The 40 Years of Comics Project Friday Magazine 18: Epic Illustrated #3, Fall 1980

https://www.comics.org/issue/34687/

While the stories are still strong, and the quality of the art and writing are pretty good, there's something missing from Epic Illustrated that I see in the early issues of Heavy Metal with which its competing. There's something vital about the European science fiction and fantasy that elevates it just a bit above this more North American version of the adult fantasy genre. The article I noted last week suggests that European fantasists go in one of two directions: either into myth and fairy tale, and the more traditional fantasy, or into the future, and a world of technology so far advanced that it acts like magic in the narrative context, and therefore the stories are fantasy and not science fiction.

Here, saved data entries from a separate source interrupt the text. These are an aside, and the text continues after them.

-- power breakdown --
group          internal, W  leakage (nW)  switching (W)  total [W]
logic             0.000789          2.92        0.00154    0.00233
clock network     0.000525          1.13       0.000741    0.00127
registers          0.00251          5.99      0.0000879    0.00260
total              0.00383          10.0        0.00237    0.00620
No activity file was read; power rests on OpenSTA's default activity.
**config.mk**
```make
export PLATFORM = sky130hd
export DESIGN_NAME = serial_tx_buffer
export DESIGN_NICKNAME = d
export VERILOG_FILES = /design/src/rtl/serial_tx_buffer_pkg.sv /design/src/rtl/byte_fifo.sv /design/src/rtl/serial_tx_buffer.sv
export SDC_FILE = /design/constraint.sdc
export NUM_CORES = 1
export LEC_CHECK = 0
export BUFFER_PORTS_ARGS = -buffer_cell sky130_fd_sc_hd__buf_2
export CAP_MARGIN = 40
export CELL_PAD_IN_SITES_DETAIL_PLACEMENT = 1
export CELL_PAD_IN_SITES_GLOBAL_PLACEMENT = 2
export CORE_ASPECT_RATIO = 0.6
export CORE_MARGIN = 1
export CORE_UTILIZATION = 46
export DETAILED_ROUTE_END_ITERATION = 16
export MAX_ROUTING_LAYER = met4
export PLACE_DENSITY = 0.77
export SLEW_MARGIN = 20
export SYNTH_ARGS = -nofsm -noshare
export SYNTH_HDL_FRONTEND = slang
export SYNTH_SLANG_ARGS = --single-unit
```
**constraint.sdc**
```tcl
create_clock -name clk -period 4.7 [get_ports clk]
set_clock_uncertainty 0.1 [all_clocks]
set_input_delay 0.94 -clock clk [delete_from_list [all_inputs] [get_ports clk]]
set_output_delay 0.94 -clock clk [all_outputs]
set_load 0.02 [all_outputs]
```
===== src/rtl/uart_tx_arbiter.sv =====
// uart_tx_arbiter: packet-atomic round-robin share of one UART TX between two byte requesters, with stall watchdog.
// Define UART_TX_ARB_SWITCH_MARKER_EN to send an ESC/CMD channel-switch marker whenever the owner changes.
module uart_tx_arbiter #(
  parameter logic [7:0]  ESC            = 8'hB1,
  parameter logic [7:0]  CMD_SW_BASE    = 8'h10,
  parameter int unsigned TIMEOUT_CYCLES = 1024
) (
  input  logic       CLK_I,
  input  logic       RST_NI,
  input  logic       REQ0_VALID_I,
  input  logic [7:0] REQ0_DATA_I,
  input  logic       REQ0_LAST_I,
  output logic       REQ0_READY_O,
  input  logic       REQ1_VALID_I,
  input  logic [7:0] REQ1_DATA_I,
  input  logic       REQ1_LAST_I,
  output logic       REQ1_READY_O,
  input  logic       TX_READY_I,
  output logic       WE_O,
  output logic [7:0] DSEND_O,
  output logic       CHANNEL_O,
  output logic       TIMEOUT_O
);
  localparam int CW = (TIMEOUT_CYCLES == 0) ? 1 : $clog2(TIMEOUT_CYCLES + 1);
`ifdef UART_TX_ARB_SWITCH_MARKER_EN
  typedef enum logic [1:0] {IDLE, MARK_ESC, MARK_CMD, STREAM} state_e;
`else
  typedef enum logic {IDLE, STREAM} state_e;
  logic [15:0] unused_marker_bytes;
  assign unused_marker_bytes = {ESC, CMD_SW_BASE};
`endif
  state_e        state_q, state_d;
  logic          owner_q, owner_d;
  logic          prio_q, prio_d;
  logic [CW-1:0] cnt_q, cnt_d;
  logic          grant, own_valid, own_last, xfer, expire;
  logic [7:0]    own_data;
  assign grant     = (REQ0_VALID_I && REQ1_VALID_I) ? prio_q : REQ1_VALID_I;
  assign own_valid = owner_q ? REQ1_VALID_I : REQ0_VALID_I;
  assign own_last  = owner_q ? REQ1_LAST_I : REQ0_LAST_I;
  assign own_data  = owner_q ? REQ1_DATA_I : REQ0_DATA_I;
  assign xfer      = (state_q == STREAM) && TX_READY_I && own_valid;
  // A transfer in the expiry cycle wins, so expiry needs a stalled cycle.
  assign expire    = (TIMEOUT_CYCLES != 0) && (state_q == STREAM) && !xfer &&
                     (({1'b0, cnt_q} + (CW+1)'(1)) == (CW+1)'(TIMEOUT_CYCLES));
  assign CHANNEL_O = owner_q;
  always_comb begin
    state_d      = state_q;
    owner_d      = owner_q;
    prio_d       = prio_q;
    cnt_d        = '0;
    WE_O         = 1'b0;
    DSEND_O      = 8'h00;
    REQ0_READY_O = 1'b0;
    REQ1_READY_O = 1'b0;
    TIMEOUT_O    = 1'b0;
    case (state_q)
      IDLE: begin
        if (REQ0_VALID_I || REQ1_VALID_I) begin
          owner_d = grant;
`ifdef UART_TX_ARB_SWITCH_MARKER_EN
          state_d = (grant != owner_q) ? MARK_ESC : STREAM;
`else
          state_d = STREAM;
`endif
        end
      end
`ifdef UART_TX_ARB_SWITCH_MARKER_EN
      MARK_ESC: begin
        DSEND_O = ESC;
        WE_O    = TX_READY_I;
        state_d = TX_READY_I ? MARK_CMD : MARK_ESC;
      end
      MARK_CMD: begin
        DSEND_O = CMD_SW_BASE | {7'b0, owner_q};
        WE_O    = TX_READY_I;
        state_d = TX_READY_I ? STREAM : MARK_CMD;
      end
`endif
      STREAM: begin
        REQ0_READY_O = !owner_q && TX_READY_I;
        REQ1_READY_O = owner_q && TX_READY_I;
        WE_O         = xfer;
        DSEND_O      = own_data;
        TIMEOUT_O    = expire;
        cnt_d        = xfer ? '0 : ((&cnt_q) ? cnt_q : cnt_q + CW'(1));
        if ((xfer && own_last) || expire) begin
          state_d = IDLE;
          prio_d  = !owner_q;
        end
      end
      default: state_d = IDLE;
    endcase
  end
  always_ff @(posedge CLK_I or negedge RST_NI) begin
    if (!RST_NI) begin
      state_q <= IDLE;
      owner_q <= 1'b0;
      prio_q  <= 1'b0;
      cnt_q   <= '0;
    end else begin
      state_q <= state_d;
      owner_q <= owner_d;
      prio_q  <= prio_d;
      cnt_q   <= cnt_d;
    end
  end
endmodule

===== config.mk =====
export PLATFORM = sky130hd
export DESIGN_NAME = uart_tx_arbiter
export DESIGN_NICKNAME = d
export VERILOG_FILES = /design/src/rtl/uart_tx_arbiter.sv
export SDC_FILE = /design/constraint.sdc
export NUM_CORES = 1
export LEC_CHECK = 0
export CAP_MARGIN = 20
export CORE_MARGIN = 2
export CORE_UTILIZATION = 47
export DETAILED_ROUTE_END_ITERATION = 10
export HOLD_SLACK_MARGIN = 0.15
export PLACE_DENSITY = 0.94
export SETUP_SLACK_MARGIN = 0.4
export SYNTH_ARGS = -nofsm -noshare
export SYNTH_HDL_FRONTEND = slang
export SYNTH_SLANG_ARGS = --single-unit

===== constraint.sdc =====
create_clock -name CLK_I -period 4.1 [get_ports CLK_I]
set_input_delay 0.82 -clock CLK_I [delete_from_list [all_inputs] [get_ports CLK_I]]
set_output_delay 0.82 -clock CLK_I [all_outputs]
set_load 0.005 [all_outputs]

Word-level counts from Yosys, hierarchy flattened
Cells that the tools add are included.

word-level totals
  input port bits = 23
  register bits after elaboration = 14
  output and inout bits = 13
  logic and storage cells = 39

operators by class
  reduce and logical (&&, ||, !) cells = 15
  mux-type cells = 15
  add/subtract/negate cells = 2
  bitwise logic cells = 1
  equality and inequality tests = 2

operators by type and width
  kind                                                                     number
  11-bit two-way mux                                                       3
  8-bit two-way mux                                                        2
  11-bit by 1-bit adder with 12-bit output, second input constant          1
  12-bit by 11-bit equality test with 1-bit output, second input constant  1
  11-bit by 1-bit adder with 11-bit output, second input constant          1
  11-bit AND reduction                                                     1
  1-bit two-way mux                                                        9
  1-bit logical AND                                                        8
  2-bit AND reduction                                                      2
  3-bit inequality test, second input constant                             1
  1-bit zero test                                                          2
  1-bit logical OR                                                         2
  1-bit one-hot mux with 2 select lines                                    1
  1-bit NOT                                                                1

Depth between registers and ports, before layout
  word-level depth = 8
  mapped depth = 7
  mapped depth without buffers = 6

Worst setup path before layout
Ideal clock, no wire load.

  path kind = in2out
  start = input REQ0_VALID_I
  end = output TIMEOUT_O
  required time = 3.280 ns
  stages on the path = 4
  path slack = 1.539 ns
  arrival time = 1.741 ns
  path buffers = 0
  cell sequence = mux2_4 > a21oi_4 > o2111ai_2 > nor4_1

between the ends
  cells in the longest elaborated chain, start to end = 6

ends and longest elaborated chain
  what                             line  text
  from (decl)                      10    input logic REQ0_VALID_I,
  1-bit two-way mux                39    assign own_valid = owner_q ? REQ1_VALID_I : REQ0_VALID_I;
  1-bit logical AND                42    assign xfer = (state_q == STREAM) && TX_READY_I && own_valid;
  1-bit zero test                  44    assign expire = (TIMEOUT_CYCLES != 0) && (state_q == STREAM) && !xfer &&
  1-bit logical AND (2 in series)  44
  1-bit two-way mux                57    case (state_q)
  to (decl)                        22    output logic TIMEOUT_O

Every way passes these cells.

Worst setup path after layout
  start = input REQ1_VALID_I
  end = output TIMEOUT_O

between the ends
  cells in the longest elaborated chain, start to end = 6

ends and longest elaborated chain
  what                             line  text
  from (decl)                      14    input logic REQ1_VALID_I,
  1-bit two-way mux                39
  1-bit logical AND                42
  1-bit zero test                  44
  1-bit logical AND (2 in series)  44
  1-bit two-way mux                57

Every way passes these cells.
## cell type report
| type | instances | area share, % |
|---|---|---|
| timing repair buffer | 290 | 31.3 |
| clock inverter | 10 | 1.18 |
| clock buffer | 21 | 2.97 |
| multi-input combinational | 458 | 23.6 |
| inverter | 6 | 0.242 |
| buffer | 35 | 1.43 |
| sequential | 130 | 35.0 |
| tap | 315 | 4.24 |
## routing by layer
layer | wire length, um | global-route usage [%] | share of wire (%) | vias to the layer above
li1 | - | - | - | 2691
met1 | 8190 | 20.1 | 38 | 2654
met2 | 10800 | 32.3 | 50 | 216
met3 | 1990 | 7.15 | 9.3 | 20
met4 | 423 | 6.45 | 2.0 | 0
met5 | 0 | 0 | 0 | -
--- src/rtl/axi4_lite_regfile.sv ---
// AXI4-Lite slave register file with independent AW/W holding slots, byte strobes and flat register export.
// Define AXI_LITE_SLVERR_EN to answer unmapped accesses with SLVERR instead of OKAY.
module axi4_lite_regfile #(
  parameter  int ADDR_WIDTH = 5,
  parameter  int DATA_WIDTH = 32,
  parameter  int NUM_REGS   = 6,
  localparam int STRB_WIDTH = DATA_WIDTH / 8
) (
  input  logic                           aclk,
  input  logic                           aresetn,
  input  logic [ADDR_WIDTH-1:0]          awaddr,
  input  logic [2:0]                     awprot,
  input  logic                           awvalid,
  output logic                           awready,
  input  logic [DATA_WIDTH-1:0]          wdata,
  input  logic [STRB_WIDTH-1:0]          wstrb,
  input  logic                           wvalid,
  output logic                           wready,
  output logic [1:0]                     bresp,
  output logic                           bvalid,
  input  logic                           bready,
  input  logic [ADDR_WIDTH-1:0]          araddr,
  input  logic [2:0]                     arprot,
  input  logic                           arvalid,
  output logic                           arready,
  output logic [DATA_WIDTH-1:0]          rdata,
  output logic [1:0]                     rresp,
  output logic                           rvalid,
  input  logic                           rready,
  output logic [NUM_REGS*DATA_WIDTH-1:0] regs_out
);

  localparam int ADDR_LSB = $clog2(STRB_WIDTH);
  localparam int IDX_W    = ADDR_WIDTH - ADDR_LSB;
  localparam logic [1:0] RESP_OKAY = 2'b00;
`ifdef AXI_LITE_SLVERR_EN
  localparam logic [1:0] RESP_UNMAPPED = 2'b10;
`else
  localparam logic [1:0] RESP_UNMAPPED = 2'b00;
`endif

  logic                  aw_full_q, aw_full_d;
  logic [IDX_W-1:0]      aw_idx_q, aw_idx_d;
  logic                  w_full_q, w_full_d;
  logic [DATA_WIDTH-1:0] w_data_q, w_data_d;
  logic [STRB_WIDTH-1:0] w_strb_q, w_strb_d;
  logic                  awready_q, awready_d;
  logic                  wready_q, wready_d;
  logic                  bvalid_q, bvalid_d;
  logic [1:0]            bresp_q, bresp_d;
  logic                  arready_q, arready_d;
  logic                  rvalid_q, rvalid_d;
  logic [1:0]            rresp_q, rresp_d;
  logic [DATA_WIDTH-1:0] rdata_q, rdata_d;
  logic [DATA_WIDTH-1:0] regs_q [NUM_REGS];
  logic [DATA_WIDTH-1:0] regs_d [NUM_REGS];
  logic                  commit;
  logic [IDX_W-1:0]      rd_idx;
  logic [DATA_WIDTH-1:0] rd_word;

  logic unused_ok;
  assign unused_ok = ^{awprot, arprot, awaddr[ADDR_LSB-1:0], araddr[ADDR_LSB-1:0]};

  function automatic logic is_mapped(input logic [IDX_W-1:0] idx);
    return 32'(idx) < 32'(NUM_REGS);
  endfunction

  // Write path: slots fill independently; a full pair commits once the previous response has drained.
  always_comb begin
    aw_full_d = aw_full_q;
    aw_idx_d  = aw_idx_q;
    w_full_d  = w_full_q;
    w_data_d  = w_data_q;
    w_strb_d  = w_strb_q;
    bvalid_d  = bvalid_q;
    bresp_d   = bresp_q;
    regs_d    = regs_q;
    commit    = aw_full_q && w_full_q && !bvalid_q;

    if (awvalid && awready_q) begin
      aw_full_d = 1'b1;
      aw_idx_d  = awaddr[ADDR_WIDTH-1:ADDR_LSB];
    end
    if (wvalid && wready_q) begin
      w_full_d = 1'b1;
      w_data_d = wdata;
      w_strb_d = wstrb;
    end
    if (bvalid_q && bready) bvalid_d = 1'b0;

    if (commit) begin
      aw_full_d = 1'b0;
      w_full_d  = 1'b0;
      bvalid_d  = 1'b1;
      bresp_d   = is_mapped(aw_idx_q) ? RESP_OKAY : RESP_UNMAPPED;
      for (int i = 0; i < NUM_REGS; i++) begin
        if (32'(aw_idx_q) == 32'(i)) begin
          for (int k = 0; k < STRB_WIDTH; k++) begin
            if (w_strb_q[k]) regs_d[i][k*8 +: 8] = w_data_q[k*8 +: 8];
          end
        end
      end
    end

    awready_d = !aw_full_d && !bvalid_d;
    wready_d  = !w_full_d && !bvalid_d;
  end

  // Read path: sampled from the pre-commit register state, so a same-edge write is not visible.
  always_comb begin
    rd_idx  = araddr[ADDR_WIDTH-1:ADDR_LSB];
    rd_word = '0;
    for (int i = 0; i < NUM_REGS; i++) begin
      if (32'(rd_idx) == 32'(i)) rd_word = regs_q[i];
    end
  end

  always_comb begin
    rvalid_d = rvalid_q;
    rresp_d  = rresp_q;
    rdata_d  = rdata_q;
    if (rvalid_q && rready) rvalid_d = 1'b0;
    if (arvalid && arready_q) begin
      rvalid_d = 1'b1;
      rdata_d  = is_mapped(rd_idx) ? rd_word : '0;
      rresp_d  = is_mapped(rd_idx) ? RESP_OKAY : RESP_UNMAPPED;
    end
    arready_d = !rvalid_d;
  end

  always_ff @(posedge aclk) begin
    if (!aresetn) begin
      aw_full_q <= 1'b0;
      aw_idx_q  <= '0;
      w_full_q  <= 1'b0;
      w_data_q  <= '0;
      w_strb_q  <= '0;
      awready_q <= 1'b0;
      wready_q  <= 1'b0;
      bvalid_q  <= 1'b0;
      bresp_q   <= 2'b00;
      arready_q <= 1'b0;
      rvalid_q  <= 1'b0;
      rresp_q   <= 2'b00;
      rdata_q   <= '0;
      for (int i = 0; i < NUM_REGS; i++) regs_q[i] <= '0;
    end else begin
      aw_full_q <= aw_full_d;
      aw_idx_q  <= aw_idx_d;
      w_full_q  <= w_full_d;
      w_data_q  <= w_data_d;
      w_strb_q  <= w_strb_d;
      awready_q <= awready_d;
      wready_q  <= wready_d;
      bvalid_q  <= bvalid_d;
      bresp_q   <= bresp_d;
      arready_q <= arready_d;
      rvalid_q  <= rvalid_d;
      rresp_q   <= rresp_d;
      rdata_q   <= rdata_d;
      for (int i = 0; i < NUM_REGS; i++) regs_q[i] <= regs_d[i];
    end
  end

  always_comb begin
    regs_out = '0;
    for (int i = 0; i < NUM_REGS; i++) regs_out[i*DATA_WIDTH +: DATA_WIDTH] = regs_q[i];
  end

  assign awready = awready_q;
  assign wready  = wready_q;
  assign bvalid  = bvalid_q;
  assign bresp   = bresp_q;
  assign arready = arready_q;
  assign rvalid  = rvalid_q;
  assign rresp   = rresp_q;
  assign rdata   = rdata_q;

endmodule
File: config.mk
export PLATFORM = sky130hd
export DESIGN_NAME = frac_div_ctrl_flat
export DESIGN_NICKNAME = d
export VERILOG_FILES = /design/src/rtl/frac_div_pkg.sv /design/src/rtl/frac_div_ctrl_if.sv /design/src/rtl/frac_div_core.sv /design/src/rtl/frac_div_ctrl.sv /design/src/flat_wrapper.sv
export SDC_FILE = /design/constraint.sdc
export NUM_CORES = 1
export LEC_CHECK = 0
export ABC_AREA = 1
export BUFFER_PORTS_ARGS = -buffer_cell sky130_fd_sc_hd__clkbuf_2
export CAP_MARGIN = 15
export CORE_ASPECT_RATIO = 0.75
export CORE_MARGIN = 2
export CORE_UTILIZATION = 40
export CTS_CLUSTER_DIAMETER = 150
export DETAILED_ROUTE_END_ITERATION = 12
export PLACE_DENSITY = 0.61
export SLEW_MARGIN = 20
export SYNTH_ARGS = -nofsm -noshare
export SYNTH_HDL_FRONTEND = slang
export SYNTH_SLANG_ARGS = --single-unit
File: constraint.sdc
create_clock -name clk_in -period 2.75 [get_ports clk_in]
set_input_delay 0.55 -clock clk_in [delete_from_list [all_inputs] [get_ports clk_in]]
set_output_delay 0.55 -clock clk_in [all_outputs]
set_load 0.02 [all_outputs]
File: src/rtl/frac_div_pkg.sv
// Shared types and constants for the fractional clock-divider controller.
// Holds default field widths, the FSM encoding and the config legality check.
package frac_div_pkg;

    localparam int          INT_W_DEF  = 8;
    localparam int          FRAC_W_DEF = 8;
    localparam int unsigned MIN_INT    = 2;

    typedef enum logic [1:0] {
        IDLE = 2'd0,
        RUN  = 2'd1,
        STOP = 2'd2
    } state_e;

    typedef struct packed {
        logic [INT_W_DEF-1:0]  ipart;
        logic [FRAC_W_DEF-1:0] num;
        logic [FRAC_W_DEF-1:0] den;
    } cfg_t;

    function automatic logic cfg_legal(input int unsigned ci, input int unsigned cn, input int unsigned cd);
        return (ci >= MIN_INT) && (cd != 0) && (cn < cd);
    endfunction

endpackage
==> config.mk <==
export PLATFORM = sky130hd
export DESIGN_NAME = risc_reg_dump
export DESIGN_NICKNAME = d
export VERILOG_FILES = /design/src/rtl/risc_reg_dump.sv
export SDC_FILE = /design/constraint.sdc
export NUM_CORES = 1
export LEC_CHECK = 0
export ABC_AREA = 0
export ABC_CLOCK_PERIOD_IN_PS = 1800
export CORE_ASPECT_RATIO = 0.7
export CORE_MARGIN = 2
export CORE_UTILIZATION = 35
export CTS_CLUSTER_SIZE = 16
export DETAILED_ROUTE_END_ITERATION = 10
export PLACE_DENSITY_LB_ADDON = 0.1
export SETUP_SLACK_MARGIN = 0.4
export SYNTH_ARGS = -nofsm -noshare
export SYNTH_HDL_FRONTEND = slang
export SYNTH_SLANG_ARGS = --single-unit
export TNS_END_PERCENT = 10
==> constraint.sdc <==
create_clock -name clk -period 1.8 [get_ports clk]
set_input_delay 0.27 -clock clk [delete_from_list [all_inputs] [get_ports clk]]
set_output_delay 0.27 -clock clk [all_outputs]
set_load 0.02 [all_outputs]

I think the stories that one might call science fiction in Epic are actually science fiction, rather than technologically-inflected fantasy. I wonder if this is because in North America we're brought up to be very rational in our beliefs. This is perhaps one of the detriments of the hard separation of Church and State. Such a thing is more fluid in many European countries, giving the imaginative literature more scope to accept the irrational as simply a part of the everyday. The stories in Epic Illustrated almost implicitly ask you to believe that what's happening in the story is scientifically explainable. The Heavy Metal stories don't care if you don't understand. You don't need to.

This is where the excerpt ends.